When the Apple store came back online yesterday after a nearly two-hour keynote presentation, there wasn’t actually anything new to buy. The iPhone 6 preorders start Friday. The Apple Watch won’t be available until next year. The U2 album is free.
But there was one thing missing from the redesigned digital storefront. You might have missed it, but the iPod Classic, the last remnant of Apple’s pre-multitouch music dominance, was no longer for sale. Gone were the once-revolutionary Click Wheel and its once-impressive 2.5-inch color display.
In the age of touch interfaces and multi-function devices, the iPod Classic was a dinosaur, and it’s not at all surprising that it’s gone. What’s interesting is that Apple would choose to retire it on the same day Apple Watch was released. They might not share many similarities in their designs, but as I watched Tim Cook introduce the Apple Watch to the world, I couldn’t help but think of the original iPod.
An Apple Watch interface
Of course, Apple has come a long way since the days of the iPod. Unveiled on Oct. 23, 2001, it was the first non-Mac product since the doomed Newton and the only one in its lineup at the time. It was essentially a Mac accessory, and an expensive one at that. Its initial appeal was limited to hardcore music fans, but its beauty was undeniable, entering a market filled with clunky interfaces and even clunkier syncing. It didn’t necessarily do anything the Nomad Jukebox or Rio 800 didn’t do, but it boiled digital music players down to their essence and polished the experience in wonderful new ways.
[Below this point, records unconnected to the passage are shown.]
This is an optimization exercise on Yosys and OpenROAD, whose aim is small area, a short achievable clock period and few clock cycles per item, not a production implementation.
In this exercise RTL edits were held to simulation tests only and were not proved equivalent to the original.
Power and IR drop assume default switching activity.

==> inputs of run a <==
==> flow/design.v <==
`default_nettype none
package hhfl_pkg;
  localparam int unsigned PosW = 16;
  localparam logic [1:0] PH_START = 2'd0;
  localparam logic [1:0] PH_KEY   = 2'd1;
  localparam logic [1:0] PH_VALUE = 2'd2;
  localparam logic [1:0] PH_DONE  = 2'd3;
  localparam logic [7:0] ChCr    = 8'h0d;
  localparam logic [7:0] ChLf    = 8'h0a;
  localparam logic [7:0] ChSpace = 8'h20;
  localparam logic [7:0] ChColon = 8'h3a;
  localparam logic [7:0] ChZero  = 8'h30;
  localparam logic [7:0] ChNine  = 8'h39;
  function automatic logic [7:0] start_char(input logic [1:0] k, input logic [3:0] i);
    logic [63:0] s;
    case (k)
      2'd0: s = "HTTP/1.1";
      2'd1: s = {"GET", 40'd0};
      2'd2: s = {"HEAD", 32'd0};
      default: s = {"POST", 32'd0};
    endcase
    start_char = s[63 - 8 * i[2:0] -: 8];
  endfunction
  function automatic logic [3:0] start_len(input logic [1:0] k);
    case (k)
      2'd0: start_len = 4'd8;
      2'd1: start_len = 4'd3;
      default: start_len = 4'd4;
    endcase
  endfunction
  function automatic logic [7:0] key_char(input logic [1:0] k, input logic [3:0] i);
    logic [103:0] s;
    case (k)
      2'd0: s = {"Host:", 64'd0};
      2'd1: s = {"User-Agent:", 16'd0};
      default: s = "Content-Type:";
    endcase
    key_char = (i < 4'd13) ? s[103 - 8 * i -: 8] : 8'd0;
  endfunction
  function automatic logic [3:0] key_len(input logic [1:0] k);
    case (k)
      2'd0: key_len = 4'd5;
      2'd1: key_len = 4'd11;
      default: key_len = 4'd13;
    endcase
  endfunction
  function automatic logic start_match(input logic [1:0] k, input logic [3:0] i,
                                       input logic [7:0] b);
    start_match = 1'b0;
    for (int j = 0; j < 8; j++)
      if (i == 4'(j) && 4'(j) < start_len(k) && b == start_char(k, 4'(j)))
        start_match = 1'b1;
  endfunction
  function automatic logic key_match(input logic [1:0] k, input logic [3:0] i,
                                     input logic [7:0] b);
    key_match = 1'b0;
    for (int j = 0; j < 13; j++)
      if (i == 4'(j) && 4'(j) < key_len(k) && b == key_char(k, 4'(j)))
        key_match = 1'b1;
  endfunction
  function automatic logic [15:0] inc16(input logic [15:0] x);
    for (int j = 0; j < 16; j++)
      inc16[j] = x[j] ^ ((x & ((16'd1 << j) - 16'd1)) == ((16'd1 << j) - 16'd1));
  endfunction
endpackage
`default_nettype wire
`default_nettype none
module hhfl_scan (
  input  wire logic        clk,
  input  wire logic        rst_n,
  input  wire logic        step,       
  input  wire logic        clear,      
  input  wire logic        last_byte,
  input  wire logic [7:0]  data_byte,
  input  wire logic        is_cr,
  input  wire logic        line_end,   
  input  wire logic        is_sp,
  input  wire logic        is_colon,
  input  wire logic        is_digit,
  output logic             cr_r,       
  output logic             early_nxt,  
  output logic             r_ok,
  output logic             r_resp,
  output logic [1:0]       r_method,
  output logic [15:0]      r_status,
  output logic [15:0]      r_uri_off,
  output logic [15:0]      r_uri_len,
  output logic [15:0]      r_host_off,
  output logic [15:0]      r_host_len,
  output logic [15:0]      r_agent_off,
  output logic [15:0]      r_agent_len,
  output logic [15:0]      r_ctype_off,
  output logic [15:0]      r_ctype_len
);
  logic [15:0] pos_r;
  logic        full_r;               
  logic        st_r, kp_r, vp_r;
  logic        colon_r;              
  logic        sp1_r, sp2_r;         
  logic [3:0]  m_r;                  
  logic [3:0]  idx_r;
  logic        drun_r;               
  logic        dig_r;                
  logic        vseen_r;              
  logic [15:0] vst_r;                
  logic [15:0] csc_r;                
  logic [15:0] cnt_r;                
  logic [15:0] pos_inc;
  logic        adv, clr, resp, hdr, colsp;
  assign pos_inc = hhfl_pkg::inc16(pos_r);
  assign adv   = step && !full_r;
  assign clr   = !rst_n || (step && last_byte);
  assign resp  = m_r[2];
  assign hdr   = kp_r || vp_r;
  assign colsp = colon_r && is_sp;
  logic       st_end, st_end_ok, first_sp, load_v, dig_acc, cnt_inc, commit, key_end;
  logic       resp_now;
  logic [1:0] kind;
  assign st_end    = st_r && line_end;
  assign st_end_ok = st_end && sp2_r && (!resp || dig_r);
  assign first_sp  = st_r && !sp1_r && is_sp;
  assign key_end   = kp_r && colsp;
  assign load_v    = first_sp || key_end;
  assign dig_acc   = drun_r && is_digit;
  assign cnt_inc   = (st_r && sp1_r && !sp2_r) || (vp_r && !vseen_r && !colsp);
  assign commit    = vp_r && line_end;
  always_comb begin
    resp_now = m_r[0] && idx_r == 4'd8;
    kind = 2'd3;
    for (int k = 3; k >= 1; k--)
      if (m_r[k] && idx_r == hhfl_pkg::start_len(2'(k))) kind = 2'(k - 1);
  end
  logic [3:0] m_nxt, idx_nxt;
  logic [3:0] idx_sat;
  assign idx_sat = (idx_r == 4'd15) ? idx_r : idx_r + 4'd1;
  always_comb begin
    m_nxt = m_r; idx_nxt = idx_r;
    if ((st_r || hdr) && line_end) begin
      m_nxt = 4'b0111; idx_nxt = '0;
    end else if (st_r && !sp1_r) begin
      if (is_sp) begin
        m_nxt = {1'b0, resp_now, resp_now ? 2'd0 : kind};
        idx_nxt = '0;
      end else begin
        for (int k = 0; k < 4; k++)
          m_nxt[k] = m_r[k] && hhfl_pkg::start_match(2'(k), idx_r, data_byte);
        idx_nxt = idx_sat;
      end
    end else if (kp_r) begin
      if (colsp) begin
        for (int k = 0; k < 3; k++)
          m_nxt[k] = m_r[k] && idx_r == hhfl_pkg::key_len(2'(k));
      end else begin
        for (int k = 0; k < 3; k++)
          m_nxt[k] = m_r[k] && hhfl_pkg::key_match(2'(k), idx_r, data_byte);
        idx_nxt = idx_sat;
      end
    end
  end
  logic early_r;
  assign early_nxt = clr ? 1'b1 : adv ? pos_r[15:1] == 15'd0 : early_r;
  always_ff @(posedge clk) early_r <= early_nxt;
  always_ff @(posedge clk) begin
    if (clr) begin
      pos_r <= '0; full_r <= 1'b0; st_r <= 1'b1; kp_r <= 1'b0; vp_r <= 1'b0;
      cr_r <= 1'b0; colon_r <= 1'b0; sp1_r <= 1'b0; sp2_r <= 1'b0; m_r <= 4'hf;
      idx_r <= '0; drun_r <= 1'b0; dig_r <= 1'b0; vseen_r <= 1'b0;
    end else if (adv) begin
      pos_r <= pos_inc; full_r <= &pos_r[15:1];
      if (st_end) st_r <= 1'b0;
      if (st_end_ok || commit || (kp_r && line_end && idx_r != 4'd1)) kp_r <= 1'b1;
      else if (key_end || (kp_r && line_end)) kp_r <= 1'b0;
      if (key_end) vp_r <= 1'b1;
      else if (commit) vp_r <= 1'b0;
      cr_r <= is_cr;
      colon_r <= hdr && is_colon;
      if (first_sp) sp1_r <= 1'b1;
      if (st_r && sp1_r && is_sp) sp2_r <= 1'b1;
      m_r <= m_nxt; idx_r <= idx_nxt;
      if (first_sp) drun_r <= resp_now;
      else if (!is_digit) drun_r <= 1'b0;
      if (dig_acc) dig_r <= 1'b1;
      if (line_end) vseen_r <= 1'b0;
      else if (vp_r && colsp) vseen_r <= 1'b1;
    end
  end
  logic [15:0] acc_a, acc_b, acc_c, acc_e, s1, c1, s2, c2;
  logic [8:0]  lo_sum;
  logic [7:0]  hi_sum;
  always_comb begin
    acc_a = {vst_r[12:0], data_byte[2:0]};
    acc_b = {vst_r[14:0], 1'b0};
    acc_c = {csc_r[12:1], data_byte[3], 3'b000};
    acc_e = {csc_r[14:0], 1'b0};
    s1 = acc_a ^ acc_b ^ acc_c;
    c1 = {(acc_a[14:0] & acc_b[14:0]) | (acc_a[14:0] & acc_c[14:0]) | (acc_b[14:0] & acc_c[14:0]), 1'b0};
    s2 = s1 ^ c1 ^ acc_e;
    c2 = {(s1[14:0] & c1[14:0]) | (s1[14:0] & acc_e[14:0]) | (c1[14:0] & acc_e[14:0]), 1'b0};
    lo_sum = {1'b0, vst_r[7:0]} + {1'b0, csc_r[7:0]};
    hi_sum = vst_r[15:8] + csc_r[15:8];
  end
  always_ff @(posedge clk) begin
    if (adv && load_v) begin
      vst_r <= (first_sp && resp_now) ? 16'd0 : pos_inc;
      csc_r <= '0;
    end else if (adv && dig_acc) begin
      vst_r <= s2;
      csc_r <= c2;
    end else begin
      vst_r <= {hi_sum, lo_sum[7:0]};
      csc_r <= {7'd0, lo_sum[8], 8'd0};
    end
    if (adv && load_v) cnt_r <= '1;
    else if (adv && cnt_inc) cnt_r <= hhfl_pkg::inc16(cnt_r);
  end
  logic [15:0] vst_g, cnt_g;
  assign vst_g = clear ? 16'd0 : vst_r;
  assign cnt_g = clear ? 16'd0 : cnt_r;
  always_ff @(posedge clk) begin
    if (clear || (adv && st_end_ok)) begin
      r_ok <= !clear;
      r_resp <= !clear && resp;
      r_method <= clear ? 2'd0 : m_r[1:0];
    end
    if (clear || (adv && st_end_ok && resp))
      r_status <= vst_g;
    if (clear || (adv && st_end_ok && !resp)) begin
      r_uri_off <= vst_g; r_uri_len <= cnt_g;
    end
    if (clear || (adv && commit && m_r[0])) begin
      r_host_off <= vst_g; r_host_len <= cnt_g;
    end
    if (clear || (adv && commit && m_r[1])) begin
      r_agent_off <= vst_g; r_agent_len <= cnt_g;
    end
    if (clear || (adv && commit && m_r[2])) begin
      r_ctype_off <= vst_g; r_ctype_len <= cnt_g;
    end
  end
endmodule
`default_nettype wire
`default_nettype none
module http_header_field_locator (
  input  wire logic        clk,
  input  wire logic        rst_n,
  input  wire logic        in_valid,
  output logic             in_stall,
  input  wire logic [7:0]  in_data_byte,
  input  wire logic        in_last_byte,
  output logic             out_valid,
  input  wire logic        out_stall,
  output logic             out_parse_ok,
  output logic             out_resp_flag,
  output logic [1:0]       out_method_kind,
  output logic [15:0]      out_status_code,
  output logic [15:0]      out_uri_offset,
  output logic [15:0]      out_uri_length,
  output logic [15:0]      out_host_offset,
  output logic [15:0]      out_host_length,
  output logic [15:0]      out_agent_offset,
  output logic [15:0]      out_agent_length,
  output logic [15:0]      out_ctype_offset,
  output logic [15:0]      out_ctype_length
);
  logic       iv_r, il_r, ov_r, stall_r, step_r, fresh_r;
  logic [7:0] ib_r;
  logic       cr_r, le_r, sp_r, colon_r, digit_r;
  logic       pcr;                   
  logic       early_nxt;             
  logic       iv_nxt, il_nxt, ov_nxt, step_nxt, clear;
  assign in_stall = stall_r;
  always_comb begin
    iv_nxt = iv_r;
    il_nxt = il_r;
    if (in_valid && !stall_r) begin
      iv_nxt = 1'b1;
      il_nxt = in_last_byte;
    end else if (step_r) begin
      iv_nxt = 1'b0;
    end
    ov_nxt = ov_r;
    if (step_r && il_r) ov_nxt = 1'b1;
    else if (!out_stall) ov_nxt = 1'b0;
    step_nxt = iv_nxt && (!ov_nxt || (early_nxt && !il_nxt));
  end
  assign clear = (ov_r && !out_stall) || (fresh_r && step_r && !ov_r);
  always_ff @(posedge clk) begin
    if (!rst_n) begin
      iv_r <= 1'b0;
      ov_r <= 1'b0;
      stall_r <= 1'b0;
      step_r <= 1'b0;
      fresh_r <= 1'b1;
    end else begin
      iv_r <= iv_nxt;
      ov_r <= ov_nxt;
      stall_r <= iv_nxt && !step_nxt;
      step_r <= step_nxt;
      if (step_r) fresh_r <= il_r;
    end
    if (!stall_r) begin
      ib_r    <= in_data_byte;
      il_r    <= in_last_byte;
      cr_r    <= in_data_byte == hhfl_pkg::ChCr;
      le_r    <= in_data_byte == hhfl_pkg::ChLf && (iv_r ? (cr_r && !il_r) : pcr);
      sp_r    <= in_data_byte == hhfl_pkg::ChSpace;
      colon_r <= in_data_byte == hhfl_pkg::ChColon;
      digit_r <= in_data_byte >= hhfl_pkg::ChZero && in_data_byte <= hhfl_pkg::ChNine;
    end
  end
  hhfl_scan u_scan (
    .clk(clk), .rst_n(rst_n), .step(step_r), .clear(clear), .last_byte(il_r),
    .data_byte(ib_r), .is_cr(cr_r), .line_end(le_r), .cr_r(pcr), .early_nxt(early_nxt), .is_sp(sp_r), .is_colon(colon_r),
    .is_digit(digit_r),
    .r_ok(out_parse_ok), .r_resp(out_resp_flag), .r_method(out_method_kind),
    .r_status(out_status_code), .r_uri_off(out_uri_offset), .r_uri_len(out_uri_length),
    .r_host_off(out_host_offset), .r_host_len(out_host_length),
    .r_agent_off(out_agent_offset), .r_agent_len(out_agent_length),
    .r_ctype_off(out_ctype_offset), .r_ctype_len(out_ctype_length)
  );
  assign out_valid = ov_r;
endmodule
`default_nettype wire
Apple Watch is remarkably similar in scope. It’s a standalone product that requires an iPhone to work. It introduces a novel method of navigation and an entirely new interface and operating system. An app called ApplePay will allow you to input your credit cards and use the Apple Watch to pay at checkouts at more than 220,000 stores. It is an undeniably niche product that oozes sex appeal and brings a level of fit and finish unseen on any of its competitors. And it’s expensive ($349).
The watch will enable texting, call alerts and email viewing
But much like the iPod was the first part of Apple’s digital strategy, Apple Watch is the beginning of something bigger. Apple’s first-generation products typically make sacrifices for performance—the iPad was missing a camera, the iPhone didn’t have 3G—but the iPod was a fully realized device. Over the course of its lifetime, Apple really didn’t change all that much about it. Even if it didn’t exactly fly off shelves at the time, Jony Ive got it right from the outset, and each subsequent generation was more about refinement than reinvention.
And I suspect Apple Watch will follow a similar path. What you see on Apple’s website is the foundation for years of upgrades and enhancements, but the svelte square body is key to the experience. I suspect there are a variety of prototypes of all shapes and sizes littering Apple’s laboratories, but everything about the interface, from the watch faces to the custom font, were designed and engineered to complement each other. It’s a stunning, gorgeous interpretation of our iPhones that rests elegantly on our wrists.
The Apple Watch might not blow away its competitors like the iPod did, but it’s clearly in a class by itself. Smartwatches from the likes of Samsung, Motorola and LG all did their best to mimic Apple’s development process, but in trademark fashion, Ive trumped them all, distilling the landscape of wearables into a sleek, intuitive package that’s as simple as it is stunning. It might not be for everyone, but with a choice of sizes and materials, Apple is making sure the people who do want it get a model that specifically matches their tastes. It’s so personal, in fact, it’s a wonder they didn’t call it iWatch.
A workout app can track calorie expenditure and exercise duration
Apple Watch is also a typical first-generation Apple product. It will attract eyeballs and sell well enough for a press release, but, most importantly, it will redefine our expectations for smartwatches. Apple will certainly refine the design over future revisions, but like the iPod spawned generations of minis, nanos and shuffles, Apple Watch is the first member of not just a new product line, but a new product family. I wouldn’t be surprised to see an Apple Band and Apple Glasses in the not-so-distant future, as wearables become the centerpiece of our digital lives.
Someday we’ll look back at this original model and remember how we felt when we first tried one on and wondered if it was worth the price tag. Even without using one, you can see how Apple Watch will dramatically affect the way we interact with our phones and our friends throughout the day, offering a flexible, instinctive design that adapts to our lifestyle.
The first-generation Apple Watch is a start. The price will come down. The face will get thinner. The apps will get more powerful. But what you see is a launchpad for a new revolution. Maybe even a bigger one than the iPod.